Aim. To analyze current literature data on the complications of chronic pancreatitis (CP) with exocrine pancreatic insufficiency (EPI).
Main statements. According to statistical evidence, the presence of CP is associated with an increased risk of death, while the concomitant EPI significantly increases the risk of death. EPI is a big independent risk factor for death in patients with CP, which emphasizes the need for adequate correction of EPI in order to reduce mortality in this group.

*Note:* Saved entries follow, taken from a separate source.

## src/rtl/ram_sched_pkg.sv

```systemverilog
// ram_sched_pkg
// Shared definitions for the SDRAM page scheduler:
//   - default row-address and channel-region widths
//   - FSM state encoding (IDLE / ISSUE / BUSY)
//   - operation encoding used for active_wr (OP_WR = 1, OP_RD = 0)
package ram_sched_pkg;

  localparam int ROW_BITS_DEF = 15;
  localparam int CH_LOG2_DEF  = 14;

  typedef enum logic [1:0] {
    ST_IDLE  = 2'd0,
    ST_ISSUE = 2'd1,
    ST_BUSY  = 2'd2
  } state_e;

  typedef enum logic {
    OP_RD = 1'b0,
    OP_WR = 1'b1
  } op_e;

endpackage

```

## src/rtl/rr_arbiter2.sv

```systemverilog
// rr_arbiter2
// Two-way round-robin arbiter with a last-grant register. The channel that
// won most recently gets the lower priority on the next arbitration.
// After reset, channel 1 counts as the last winner, so channel 0 wins first.
// Ports:
//   clk, reset : clock and synchronous active-high reset
//   req[1:0]   : request per channel
//   advance    : the current grant is being taken; update the last-grant register
//   grant[1:0] : one-hot grant (combinational), 2'b00 when no request
module rr_arbiter2 (
  input  logic       clk,
  input  logic       reset,
  input  logic [1:0] req,
  input  logic       advance,
  output logic [1:0] grant
);

  logic last_q;
  logic last_d;

  // NOTE: every signal written in an always_comb is given a default first, so
  // no path leaves it unassigned and no latch is inferred.
  always_comb begin
    grant = 2'b00;
    if (last_q) begin
      if (req[0])      grant = 2'b01;
      else if (req[1]) grant = 2'b10;
    end else begin
      if (req[1])      grant = 2'b10;
      else if (req[0]) grant = 2'b01;
    end
  end

  always_comb begin
    last_d = last_q;
    if (advance && (grant != 2'b00)) last_d = grant[1];
  end

  // NOTE: sequential state uses non-blocking assignments so every flop updates
  // from the values that existed before the clock edge.
  always_ff @(posedge clk) begin
    if (reset) last_q <= 1'b1;
    else       last_q <= last_d;
  end

endmodule

```

## src/rtl/ram_page_scheduler.sv

```systemverilog
// ram_page_scheduler
// Schedules page writes (input FIFO -> SDRAM) and page reads (SDRAM -> output
// FIFO) for two channels sharing one sdramctrl. Each channel owns a ring of
// 2^CH_LOG2 rows; rowaddr = {ch, ptr}. Writes always beat reads; each op type
// has its own round-robin between channels.
// Ports:
//   clk, reset                : clock and synchronous active-high reset
//   ch_enable, flush          : per-channel enable and level flush
//   in_ready, out_room        : per-channel FIFO page availability / space
//   cmd_ack, cmd_done         : sdramctrl handshake pulses
//   cmd_pagewrite/pageread    : registered command strobes
//   rowaddr                   : registered row of the current command
//   active_ch, active_wr      : owner and direction of the in-flight command
//   busy                      : FSM in ISSUE or BUSY
//   fill0, fill1, full, empty : committed page counts and their flags
module ram_page_scheduler
  import ram_sched_pkg::*;
#(
  parameter int ROW_BITS = ROW_BITS_DEF,
  parameter int CH_LOG2  = CH_LOG2_DEF
) (
  input  logic                clk,
  input  logic                reset,
  input  logic [1:0]          ch_enable,
  input  logic [1:0]          flush,
  input  logic [1:0]          in_ready,
  input  logic [1:0]          out_room,
  input  logic                cmd_ack,
  input  logic                cmd_done,
  output logic                cmd_pagewrite,
  output logic                cmd_pageread,
  output logic [ROW_BITS-1:0] rowaddr,
  output logic                active_ch,
  output logic                active_wr,
  output logic                busy,
  output logic [CH_LOG2:0]    fill0,
  output logic [CH_LOG2:0]    fill1,
  output logic [1:0]          full,
  output logic [1:0]          empty
);

  localparam logic [CH_LOG2:0]   FILL_MAX = {1'b1, {CH_LOG2{1'b0}}};
  localparam logic [CH_LOG2:0]   FILL_ONE = {{CH_LOG2{1'b0}}, 1'b1};
  localparam logic [CH_LOG2-1:0] PTR_ONE  = {{(CH_LOG2-1){1'b0}}, 1'b1};

  state_e                state_q, state_d;
  logic                  cmd_wr_q, cmd_wr_d;
  logic                  cmd_rd_q, cmd_rd_d;
  logic [ROW_BITS-1:0]   rowaddr_q, rowaddr_d;
  logic                  active_ch_q, active_ch_d;
  op_e                   active_wr_q, active_wr_d;
  logic [1:0]            flush_pend_q, flush_pend_d;
  logic [CH_LOG2-1:0]    wr_ptr_q [2];
  logic [CH_LOG2-1:0]    wr_ptr_d [2];
  logic [CH_LOG2-1:0]    rd_ptr_q [2];
  logic [CH_LOG2-1:0]    rd_ptr_d [2];
  logic [CH_LOG2:0]      fill_q   [2];
  logic [CH_LOG2:0]      fill_d   [2];

  logic [1:0] wr_req, rd_req;
  logic [1:0] wr_grant, rd_grant;
  logic       is_idle;
  logic       owned;

  function automatic logic [ROW_BITS-1:0] make_row(input logic ch,
                                                   input logic [CH_LOG2-1:0] ptr);
    return ROW_BITS'({ch, ptr});
  endfunction

  // Flags come from the fill count only: equal pointers mean either full or empty.
  always_comb begin
    for (int c = 0; c < 2; c++) begin
      full[c]  = (fill_q[c] == FILL_MAX);
      empty[c] = (fill_q[c] == '0);
    end
  end

  assign wr_req  = ch_enable & in_ready & ~full & ~flush;
  assign rd_req  = ch_enable & out_room & ~empty & ~flush;
  assign is_idle = (state_q == ST_IDLE);

  rr_arbiter2 u_wr_arb (
    .clk     (clk),
    .reset   (reset),
    .req     (wr_req),
    .advance (is_idle && (wr_req != 2'b00)),
    .grant   (wr_grant)
  );

  rr_arbiter2 u_rd_arb (
    .clk     (clk),
    .reset   (reset),
    .req     (rd_req),
    .advance (is_idle && (wr_req == 2'b00) && (rd_req != 2'b00)),
    .grant   (rd_grant)
  );

  always_comb begin
    state_d      = state_q;
    cmd_wr_d     = cmd_wr_q;
    cmd_rd_d     = cmd_rd_q;
    rowaddr_d    = rowaddr_q;
    active_ch_d  = active_ch_q;
    active_wr_d  = active_wr_q;
    flush_pend_d = flush_pend_q;
    wr_ptr_d     = wr_ptr_q;
    rd_ptr_d     = rd_ptr_q;
    fill_d       = fill_q;
    owned        = 1'b0;

    case (state_q)
      ST_IDLE: begin
        if (wr_req != 2'b00) begin
          active_ch_d = wr_grant[1];
          active_wr_d = OP_WR;
          cmd_wr_d    = 1'b1;
          rowaddr_d   = make_row(wr_grant[1], wr_ptr_q[wr_grant[1]]);
          state_d     = ST_ISSUE;
        end else if (rd_req != 2'b00) begin
          active_ch_d = rd_grant[1];
          active_wr_d = OP_RD;
          cmd_rd_d    = 1'b1;
          rowaddr_d   = make_row(rd_grant[1], rd_ptr_q[rd_grant[1]]);
          state_d     = ST_ISSUE;
        end
      end
      ST_ISSUE: begin
        // Command and row are held until the ack is seen; the pointer moves
        // exactly once, on that ack.
        if (cmd_ack) begin
          cmd_wr_d = 1'b0;
          cmd_rd_d = 1'b0;
          if (active_wr_q == OP_WR)
            wr_ptr_d[active_ch_q] = wr_ptr_q[active_ch_q] + PTR_ONE;
          else
            rd_ptr_d[active_ch_q] = rd_ptr_q[active_ch_q] + PTR_ONE;
          state_d = ST_BUSY;
        end
      end
      ST_BUSY: begin
        if (cmd_done) begin
          if (active_wr_q == OP_WR)
            fill_d[active_ch_q] = fill_q[active_ch_q] + FILL_ONE;
          else
            fill_d[active_ch_q] = fill_q[active_ch_q] - FILL_ONE;
          state_d = ST_IDLE;
        end
      end
      default: state_d = ST_IDLE;
    endcase

    // Flush of a channel with a command in flight is remembered and applied
    // when that command completes, replacing its fill update.
    for (int c = 0; c < 2; c++) begin
      owned = !is_idle && (active_ch_q == c[0]);
      if (flush[c] && !owned) begin
        wr_ptr_d[c]     = '0;
        rd_ptr_d[c]     = '0;
        fill_d[c]       = '0;
        flush_pend_d[c] = 1'b0;
      end else if (owned && (state_q == ST_BUSY) && cmd_done &&
                   (flush_pend_q[c] || flush[c])) begin
        wr_ptr_d[c]     = '0;
        rd_ptr_d[c]     = '0;
        fill_d[c]       = '0;
        flush_pend_d[c] = 1'b0;
      end else if (flush[c] && owned) begin
        flush_pend_d[c] = 1'b1;
      end
    end
  end

  // NOTE: the pointer and fill arrays are ordinary flops, not a RAM, so they
  // take the synchronous reset like every other register.
  always_ff @(posedge clk) begin
    if (reset) begin
      state_q      <= ST_IDLE;
      cmd_wr_q     <= 1'b0;
      cmd_rd_q     <= 1'b0;
      rowaddr_q    <= '0;
      active_ch_q  <= 1'b0;
      active_wr_q  <= OP_RD;
      flush_pend_q <= 2'b00;
      for (int c = 0; c < 2; c++) begin
        wr_ptr_q[c] <= '0;
        rd_ptr_q[c] <= '0;
        fill_q[c]   <= '0;
      end
    end else begin
      state_q      <= state_d;
      cmd_wr_q     <= cmd_wr_d;
      cmd_rd_q     <= cmd_rd_d;
      rowaddr_q    <= rowaddr_d;
      active_ch_q  <= active_ch_d;
      active_wr_q  <= active_wr_d;
      flush_pend_q <= flush_pend_d;
      wr_ptr_q     <= wr_ptr_d;
      rd_ptr_q     <= rd_ptr_d;
      fill_q       <= fill_d;
    end
  end

  assign cmd_pagewrite = cmd_wr_q;
  assign cmd_pageread  = cmd_rd_q;
  assign rowaddr       = rowaddr_q;
  assign active_ch     = active_ch_q;
  assign active_wr     = active_wr_q;
  assign busy          = !is_idle;
  assign fill0         = fill_q[0];
  assign fill1         = fill_q[1];

endmodule

```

EPI is associated not only with an increase in mortality in CP patients but also with the development of various trophological defects. It has been stated that CP course is accompanied by a decrease in the level of albumin, malabsorption of fat-soluble vitamins (A, E, and D), carotenoids (beta-carotene, lycopene, cryptotaxin, and zeaxanthin), and the development of osteopenia and osteoporosis. CP course is linked to anxiety, depression, tumor pathology (pancreatic ductal adenocarcinoma, esophageal cancer, and stomach cancer), damage to the cardiovascular system, an increase in cardiovascular risk, and a high chance of myocardial infarction, stroke, and pancreatitis-induced thrombosis of the splenic vein. Modern enzyme replacement therapy makes it possible to compensate for some of the consequences of chronic EPI, reduce numerous signs of malnutrition, normalize the body mass index, and improve the quality of life of CP patients with EPI.